A KCNK16 mutation causing TALK-1 gain of function is associated with maturity-onset diabetes of the young

AUTHORS

Graff SMSarah M , Johnson SRStephanie R , Leo PJPaul J , Dadi PKPrasanna K , Dickerson MTMatthew T , Nakhe AYArya Y , McInerney-Leo AMAideen M , Marshall MMhairi , Zaborska KEKarolina E , Schaub CMCharles M , Brown MAMatthew A , Jacobson DADavid A , Duncan ELEmma L . JCI insight. 2021 07 08; 6(13).

PMID: 34032641[PubMed].

ABSTRACT

Maturity-onset diabetes of the young (MODY) is a heterogeneous group of monogenic disorders of impaired pancreatic β cell function.
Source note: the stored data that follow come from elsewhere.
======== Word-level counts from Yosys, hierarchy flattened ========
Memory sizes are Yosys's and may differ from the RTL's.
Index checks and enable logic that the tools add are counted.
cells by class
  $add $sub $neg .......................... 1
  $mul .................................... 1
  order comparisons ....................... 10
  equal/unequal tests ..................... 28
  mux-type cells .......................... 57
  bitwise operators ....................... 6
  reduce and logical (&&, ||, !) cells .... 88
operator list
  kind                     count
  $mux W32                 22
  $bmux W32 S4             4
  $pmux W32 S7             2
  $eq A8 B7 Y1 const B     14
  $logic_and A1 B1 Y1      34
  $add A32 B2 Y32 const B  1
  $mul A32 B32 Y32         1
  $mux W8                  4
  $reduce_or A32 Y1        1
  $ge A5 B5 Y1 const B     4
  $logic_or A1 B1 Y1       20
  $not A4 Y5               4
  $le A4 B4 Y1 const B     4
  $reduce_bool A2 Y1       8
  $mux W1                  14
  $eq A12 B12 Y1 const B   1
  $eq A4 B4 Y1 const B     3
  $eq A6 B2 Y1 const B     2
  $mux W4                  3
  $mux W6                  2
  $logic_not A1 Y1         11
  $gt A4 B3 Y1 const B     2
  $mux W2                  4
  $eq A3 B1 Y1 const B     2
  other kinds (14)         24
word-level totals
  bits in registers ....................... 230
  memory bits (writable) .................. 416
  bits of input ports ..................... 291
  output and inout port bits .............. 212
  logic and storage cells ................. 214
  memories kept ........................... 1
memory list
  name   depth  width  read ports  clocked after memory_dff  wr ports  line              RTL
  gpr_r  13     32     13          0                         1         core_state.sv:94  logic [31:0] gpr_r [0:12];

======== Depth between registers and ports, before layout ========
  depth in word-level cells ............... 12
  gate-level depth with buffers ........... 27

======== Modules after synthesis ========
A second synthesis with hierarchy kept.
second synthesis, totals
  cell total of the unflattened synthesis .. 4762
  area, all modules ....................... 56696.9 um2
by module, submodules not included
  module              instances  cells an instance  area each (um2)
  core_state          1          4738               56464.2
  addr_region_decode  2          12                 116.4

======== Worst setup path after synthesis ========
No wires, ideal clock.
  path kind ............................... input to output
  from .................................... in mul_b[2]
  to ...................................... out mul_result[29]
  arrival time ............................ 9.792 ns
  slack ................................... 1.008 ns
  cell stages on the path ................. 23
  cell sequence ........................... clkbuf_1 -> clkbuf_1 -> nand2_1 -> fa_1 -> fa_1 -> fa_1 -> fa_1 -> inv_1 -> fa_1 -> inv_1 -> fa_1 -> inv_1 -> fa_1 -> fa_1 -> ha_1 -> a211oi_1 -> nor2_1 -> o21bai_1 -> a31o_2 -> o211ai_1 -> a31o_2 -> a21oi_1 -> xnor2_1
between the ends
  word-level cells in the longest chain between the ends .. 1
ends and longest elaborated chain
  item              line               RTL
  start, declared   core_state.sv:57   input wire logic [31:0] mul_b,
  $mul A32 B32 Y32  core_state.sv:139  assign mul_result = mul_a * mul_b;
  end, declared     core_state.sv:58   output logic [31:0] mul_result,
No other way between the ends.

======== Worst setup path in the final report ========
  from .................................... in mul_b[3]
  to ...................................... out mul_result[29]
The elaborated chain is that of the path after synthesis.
The mechanisms underlying MODY include β cell KATP channel dysfunction (e.g., KCNJ11 [MODY13] or ABCC8 [MODY12] mutations); however, no other β cell channelopathies have been associated with MODY to date. Here, we have identified a nonsynonymous coding variant in KCNK16 (NM_001135105: c.341T>C, p.Leu114Pro) segregating with MODY. KCNK16 is the most abundant and β cell-restricted K+ channel transcript, encoding the two-pore-domain K+ channel TALK-1. Whole-cell K+ currents demonstrated a large gain of function with TALK-1 Leu114Pro compared with TALK-1 WT, due to greater single-channel activity. Glucose-stimulated membrane potential depolarization and Ca2+ influx were inhibited in mouse islets expressing TALK-1 Leu114Pro with less endoplasmic reticulum Ca2+ storage. TALK-1 Leu114Pro significantly blunted glucose-stimulated insulin secretion compared with TALK-1 WT in mouse and human islets. These data suggest that KCNK16 is a previously unreported gene for MODY.